DATASET EXTRACT
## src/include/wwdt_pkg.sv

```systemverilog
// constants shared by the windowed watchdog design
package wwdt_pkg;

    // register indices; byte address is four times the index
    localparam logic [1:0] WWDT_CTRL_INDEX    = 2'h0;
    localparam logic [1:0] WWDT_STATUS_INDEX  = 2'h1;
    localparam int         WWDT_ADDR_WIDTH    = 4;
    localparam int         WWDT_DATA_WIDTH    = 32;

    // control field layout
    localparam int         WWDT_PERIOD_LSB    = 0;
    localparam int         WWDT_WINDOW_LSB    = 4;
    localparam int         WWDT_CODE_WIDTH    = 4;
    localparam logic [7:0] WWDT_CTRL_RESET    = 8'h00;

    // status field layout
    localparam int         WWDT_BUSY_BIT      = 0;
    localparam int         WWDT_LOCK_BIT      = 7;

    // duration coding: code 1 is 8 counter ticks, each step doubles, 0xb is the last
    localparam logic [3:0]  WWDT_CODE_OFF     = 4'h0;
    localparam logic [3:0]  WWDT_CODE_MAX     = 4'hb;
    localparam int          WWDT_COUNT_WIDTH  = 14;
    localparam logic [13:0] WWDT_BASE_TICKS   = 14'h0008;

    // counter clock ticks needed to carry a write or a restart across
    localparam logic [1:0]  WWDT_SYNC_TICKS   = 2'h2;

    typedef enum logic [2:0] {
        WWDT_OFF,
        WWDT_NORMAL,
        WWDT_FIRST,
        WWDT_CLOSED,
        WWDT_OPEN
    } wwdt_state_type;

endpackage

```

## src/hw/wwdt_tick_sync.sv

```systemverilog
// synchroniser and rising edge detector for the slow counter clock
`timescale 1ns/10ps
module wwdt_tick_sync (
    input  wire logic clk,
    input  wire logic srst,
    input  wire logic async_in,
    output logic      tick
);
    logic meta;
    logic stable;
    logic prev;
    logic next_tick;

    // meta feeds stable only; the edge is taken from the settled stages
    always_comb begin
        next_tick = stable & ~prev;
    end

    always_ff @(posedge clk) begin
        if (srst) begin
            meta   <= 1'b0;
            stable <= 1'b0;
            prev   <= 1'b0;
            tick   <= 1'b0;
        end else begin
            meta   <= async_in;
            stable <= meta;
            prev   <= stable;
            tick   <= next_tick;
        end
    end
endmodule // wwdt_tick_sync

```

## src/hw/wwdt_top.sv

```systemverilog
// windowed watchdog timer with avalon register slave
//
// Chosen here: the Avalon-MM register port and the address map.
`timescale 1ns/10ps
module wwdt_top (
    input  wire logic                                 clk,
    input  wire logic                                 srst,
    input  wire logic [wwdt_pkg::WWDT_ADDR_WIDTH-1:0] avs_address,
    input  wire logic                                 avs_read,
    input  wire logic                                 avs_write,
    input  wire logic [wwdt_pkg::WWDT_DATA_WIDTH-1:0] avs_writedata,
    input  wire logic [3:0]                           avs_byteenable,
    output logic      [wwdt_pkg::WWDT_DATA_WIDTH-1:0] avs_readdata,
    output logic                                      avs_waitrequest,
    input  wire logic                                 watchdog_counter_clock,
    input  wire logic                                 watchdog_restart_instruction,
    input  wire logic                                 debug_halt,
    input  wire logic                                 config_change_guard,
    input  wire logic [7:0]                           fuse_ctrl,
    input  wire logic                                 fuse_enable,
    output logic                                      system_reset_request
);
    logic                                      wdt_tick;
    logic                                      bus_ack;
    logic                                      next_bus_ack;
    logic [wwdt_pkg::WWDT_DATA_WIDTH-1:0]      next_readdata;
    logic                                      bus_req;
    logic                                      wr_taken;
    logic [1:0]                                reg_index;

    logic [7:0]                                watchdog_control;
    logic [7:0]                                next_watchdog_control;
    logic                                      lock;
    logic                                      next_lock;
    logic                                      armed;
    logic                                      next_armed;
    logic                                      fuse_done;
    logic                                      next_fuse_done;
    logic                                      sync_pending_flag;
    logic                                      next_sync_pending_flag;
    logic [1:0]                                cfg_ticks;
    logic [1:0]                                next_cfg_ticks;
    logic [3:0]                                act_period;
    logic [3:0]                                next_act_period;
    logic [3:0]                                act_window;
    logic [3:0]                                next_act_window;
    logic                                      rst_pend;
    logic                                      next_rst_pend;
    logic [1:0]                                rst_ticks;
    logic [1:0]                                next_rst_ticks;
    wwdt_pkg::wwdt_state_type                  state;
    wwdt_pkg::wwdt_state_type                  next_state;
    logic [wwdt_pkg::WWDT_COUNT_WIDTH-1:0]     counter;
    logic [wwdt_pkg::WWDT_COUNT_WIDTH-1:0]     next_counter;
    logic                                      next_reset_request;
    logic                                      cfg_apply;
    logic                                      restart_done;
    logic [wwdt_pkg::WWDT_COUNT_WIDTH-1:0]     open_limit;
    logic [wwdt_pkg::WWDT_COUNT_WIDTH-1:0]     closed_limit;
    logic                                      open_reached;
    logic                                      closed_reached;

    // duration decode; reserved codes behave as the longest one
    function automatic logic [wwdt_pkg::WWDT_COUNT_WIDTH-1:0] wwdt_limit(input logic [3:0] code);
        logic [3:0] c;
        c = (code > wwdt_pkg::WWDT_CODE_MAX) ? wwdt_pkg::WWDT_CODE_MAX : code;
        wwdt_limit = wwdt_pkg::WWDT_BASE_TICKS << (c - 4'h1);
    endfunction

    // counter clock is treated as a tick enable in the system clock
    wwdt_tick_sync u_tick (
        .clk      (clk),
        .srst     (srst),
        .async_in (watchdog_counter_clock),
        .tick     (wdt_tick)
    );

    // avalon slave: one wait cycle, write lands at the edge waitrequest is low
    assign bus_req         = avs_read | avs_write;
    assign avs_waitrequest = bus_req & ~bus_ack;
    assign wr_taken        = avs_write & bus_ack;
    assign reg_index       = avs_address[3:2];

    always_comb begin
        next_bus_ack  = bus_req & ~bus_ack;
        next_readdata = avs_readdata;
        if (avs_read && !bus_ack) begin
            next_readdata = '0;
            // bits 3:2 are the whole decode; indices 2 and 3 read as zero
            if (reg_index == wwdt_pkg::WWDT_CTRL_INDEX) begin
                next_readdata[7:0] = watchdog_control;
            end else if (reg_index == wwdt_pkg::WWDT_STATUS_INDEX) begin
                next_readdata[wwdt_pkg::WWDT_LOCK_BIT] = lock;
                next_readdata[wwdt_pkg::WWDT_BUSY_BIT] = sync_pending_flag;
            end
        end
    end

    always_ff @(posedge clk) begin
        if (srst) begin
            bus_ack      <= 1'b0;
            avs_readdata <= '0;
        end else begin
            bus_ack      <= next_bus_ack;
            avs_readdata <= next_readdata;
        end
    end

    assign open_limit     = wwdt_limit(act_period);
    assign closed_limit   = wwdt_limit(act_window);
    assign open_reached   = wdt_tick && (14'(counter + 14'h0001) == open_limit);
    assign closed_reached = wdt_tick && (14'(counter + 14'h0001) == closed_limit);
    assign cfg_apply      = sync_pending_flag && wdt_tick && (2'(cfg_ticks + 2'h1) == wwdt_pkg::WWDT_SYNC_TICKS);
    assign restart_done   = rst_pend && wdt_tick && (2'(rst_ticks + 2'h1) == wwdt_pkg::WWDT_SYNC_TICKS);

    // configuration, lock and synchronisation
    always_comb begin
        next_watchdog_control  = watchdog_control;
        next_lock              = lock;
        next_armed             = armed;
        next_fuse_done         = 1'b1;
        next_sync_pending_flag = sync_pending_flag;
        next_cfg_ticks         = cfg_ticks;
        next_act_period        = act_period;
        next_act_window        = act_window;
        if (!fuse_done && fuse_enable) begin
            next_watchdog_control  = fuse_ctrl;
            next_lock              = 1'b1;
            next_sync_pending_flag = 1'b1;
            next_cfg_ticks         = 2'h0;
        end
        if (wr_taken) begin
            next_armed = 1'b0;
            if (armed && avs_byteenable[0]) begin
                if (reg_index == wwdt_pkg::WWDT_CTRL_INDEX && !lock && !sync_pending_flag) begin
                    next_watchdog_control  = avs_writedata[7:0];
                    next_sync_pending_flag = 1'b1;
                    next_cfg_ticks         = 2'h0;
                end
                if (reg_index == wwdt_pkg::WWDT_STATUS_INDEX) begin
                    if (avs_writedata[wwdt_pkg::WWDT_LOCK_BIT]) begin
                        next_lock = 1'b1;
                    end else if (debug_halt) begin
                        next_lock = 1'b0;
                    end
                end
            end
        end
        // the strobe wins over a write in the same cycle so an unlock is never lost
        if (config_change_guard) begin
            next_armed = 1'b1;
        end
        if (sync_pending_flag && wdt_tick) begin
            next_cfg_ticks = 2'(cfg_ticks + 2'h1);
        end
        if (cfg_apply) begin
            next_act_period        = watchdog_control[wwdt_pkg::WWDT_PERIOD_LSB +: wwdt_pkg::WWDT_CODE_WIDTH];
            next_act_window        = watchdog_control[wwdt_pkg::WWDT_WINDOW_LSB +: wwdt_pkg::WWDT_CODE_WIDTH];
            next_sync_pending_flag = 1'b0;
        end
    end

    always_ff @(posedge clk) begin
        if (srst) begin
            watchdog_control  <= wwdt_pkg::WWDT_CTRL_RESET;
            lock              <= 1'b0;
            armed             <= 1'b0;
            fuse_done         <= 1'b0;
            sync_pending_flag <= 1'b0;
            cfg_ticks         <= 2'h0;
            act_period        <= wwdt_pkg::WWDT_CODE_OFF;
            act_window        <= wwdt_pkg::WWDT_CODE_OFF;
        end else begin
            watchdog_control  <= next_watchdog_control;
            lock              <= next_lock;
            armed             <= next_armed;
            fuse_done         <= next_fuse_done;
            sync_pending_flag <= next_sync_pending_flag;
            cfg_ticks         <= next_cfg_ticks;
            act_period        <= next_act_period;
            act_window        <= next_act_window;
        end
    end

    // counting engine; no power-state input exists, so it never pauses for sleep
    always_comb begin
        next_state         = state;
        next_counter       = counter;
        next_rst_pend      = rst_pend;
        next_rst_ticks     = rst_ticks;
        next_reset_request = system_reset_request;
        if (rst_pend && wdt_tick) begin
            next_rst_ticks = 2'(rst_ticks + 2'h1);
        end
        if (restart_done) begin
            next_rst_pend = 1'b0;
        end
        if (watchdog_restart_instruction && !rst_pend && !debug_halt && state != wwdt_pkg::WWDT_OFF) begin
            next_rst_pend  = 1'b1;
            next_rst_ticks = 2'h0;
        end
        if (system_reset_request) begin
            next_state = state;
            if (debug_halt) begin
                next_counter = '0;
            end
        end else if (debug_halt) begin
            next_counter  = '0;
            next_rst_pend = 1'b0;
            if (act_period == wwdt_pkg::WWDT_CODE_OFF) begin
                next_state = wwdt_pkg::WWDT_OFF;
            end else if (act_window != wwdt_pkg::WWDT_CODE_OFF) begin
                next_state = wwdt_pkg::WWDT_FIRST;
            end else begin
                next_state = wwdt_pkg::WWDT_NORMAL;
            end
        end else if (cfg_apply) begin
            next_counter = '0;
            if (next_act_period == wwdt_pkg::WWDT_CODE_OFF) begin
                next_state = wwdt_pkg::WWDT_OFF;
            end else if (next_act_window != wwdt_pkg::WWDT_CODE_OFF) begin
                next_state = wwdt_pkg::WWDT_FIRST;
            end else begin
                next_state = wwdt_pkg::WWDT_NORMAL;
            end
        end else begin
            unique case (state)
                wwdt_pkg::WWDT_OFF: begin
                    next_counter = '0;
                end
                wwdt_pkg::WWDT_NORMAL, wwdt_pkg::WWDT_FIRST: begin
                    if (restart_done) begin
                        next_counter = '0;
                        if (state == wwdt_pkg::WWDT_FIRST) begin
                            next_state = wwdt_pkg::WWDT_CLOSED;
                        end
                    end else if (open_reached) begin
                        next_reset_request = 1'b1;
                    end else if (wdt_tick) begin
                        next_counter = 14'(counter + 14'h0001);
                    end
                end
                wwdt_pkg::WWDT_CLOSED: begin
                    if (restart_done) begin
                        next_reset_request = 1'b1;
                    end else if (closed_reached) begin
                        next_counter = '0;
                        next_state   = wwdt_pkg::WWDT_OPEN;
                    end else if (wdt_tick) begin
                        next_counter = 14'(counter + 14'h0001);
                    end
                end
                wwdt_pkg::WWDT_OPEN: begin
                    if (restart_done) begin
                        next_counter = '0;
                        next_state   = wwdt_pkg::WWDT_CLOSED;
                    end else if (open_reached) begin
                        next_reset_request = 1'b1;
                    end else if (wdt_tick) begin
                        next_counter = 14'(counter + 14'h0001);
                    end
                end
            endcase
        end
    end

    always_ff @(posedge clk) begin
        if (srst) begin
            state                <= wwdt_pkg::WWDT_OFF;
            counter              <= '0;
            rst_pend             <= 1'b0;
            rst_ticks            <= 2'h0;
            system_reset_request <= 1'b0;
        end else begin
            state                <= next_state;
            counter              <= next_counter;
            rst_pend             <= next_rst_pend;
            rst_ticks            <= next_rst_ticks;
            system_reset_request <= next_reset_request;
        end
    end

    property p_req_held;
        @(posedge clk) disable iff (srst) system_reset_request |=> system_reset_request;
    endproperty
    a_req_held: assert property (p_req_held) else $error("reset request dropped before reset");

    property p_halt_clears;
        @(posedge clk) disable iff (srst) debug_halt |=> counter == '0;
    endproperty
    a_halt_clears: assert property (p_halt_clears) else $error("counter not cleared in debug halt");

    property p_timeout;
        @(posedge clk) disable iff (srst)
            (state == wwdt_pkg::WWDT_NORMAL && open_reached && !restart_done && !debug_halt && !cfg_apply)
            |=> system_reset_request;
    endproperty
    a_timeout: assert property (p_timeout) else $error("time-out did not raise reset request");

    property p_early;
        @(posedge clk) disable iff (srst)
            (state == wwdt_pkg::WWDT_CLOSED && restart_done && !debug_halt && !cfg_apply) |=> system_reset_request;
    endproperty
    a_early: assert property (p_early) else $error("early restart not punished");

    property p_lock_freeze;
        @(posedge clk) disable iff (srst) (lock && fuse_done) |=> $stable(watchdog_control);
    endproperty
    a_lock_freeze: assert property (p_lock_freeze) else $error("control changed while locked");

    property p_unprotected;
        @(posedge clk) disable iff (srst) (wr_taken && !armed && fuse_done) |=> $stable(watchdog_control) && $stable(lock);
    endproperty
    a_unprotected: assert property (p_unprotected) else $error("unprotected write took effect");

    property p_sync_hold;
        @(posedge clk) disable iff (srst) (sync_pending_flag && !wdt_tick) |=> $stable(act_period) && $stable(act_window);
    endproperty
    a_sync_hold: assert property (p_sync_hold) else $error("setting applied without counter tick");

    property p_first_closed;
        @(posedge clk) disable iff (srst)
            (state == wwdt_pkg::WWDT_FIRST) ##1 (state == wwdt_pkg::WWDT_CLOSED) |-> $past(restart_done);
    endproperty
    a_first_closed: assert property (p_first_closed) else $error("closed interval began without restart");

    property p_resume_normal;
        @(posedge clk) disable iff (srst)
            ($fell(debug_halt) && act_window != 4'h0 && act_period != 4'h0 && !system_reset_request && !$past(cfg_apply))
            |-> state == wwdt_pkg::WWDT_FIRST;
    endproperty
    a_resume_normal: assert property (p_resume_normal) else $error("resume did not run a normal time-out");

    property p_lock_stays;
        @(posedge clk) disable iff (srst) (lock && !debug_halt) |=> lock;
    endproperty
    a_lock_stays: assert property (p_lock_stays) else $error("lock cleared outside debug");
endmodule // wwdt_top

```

ABOUT THIS TASK
Copy out each line of the records where the string "slave" appears.

RESULT
// windowed watchdog timer with avalon register slave
    // avalon slave: one wait cycle, write lands at the edge waitrequest is low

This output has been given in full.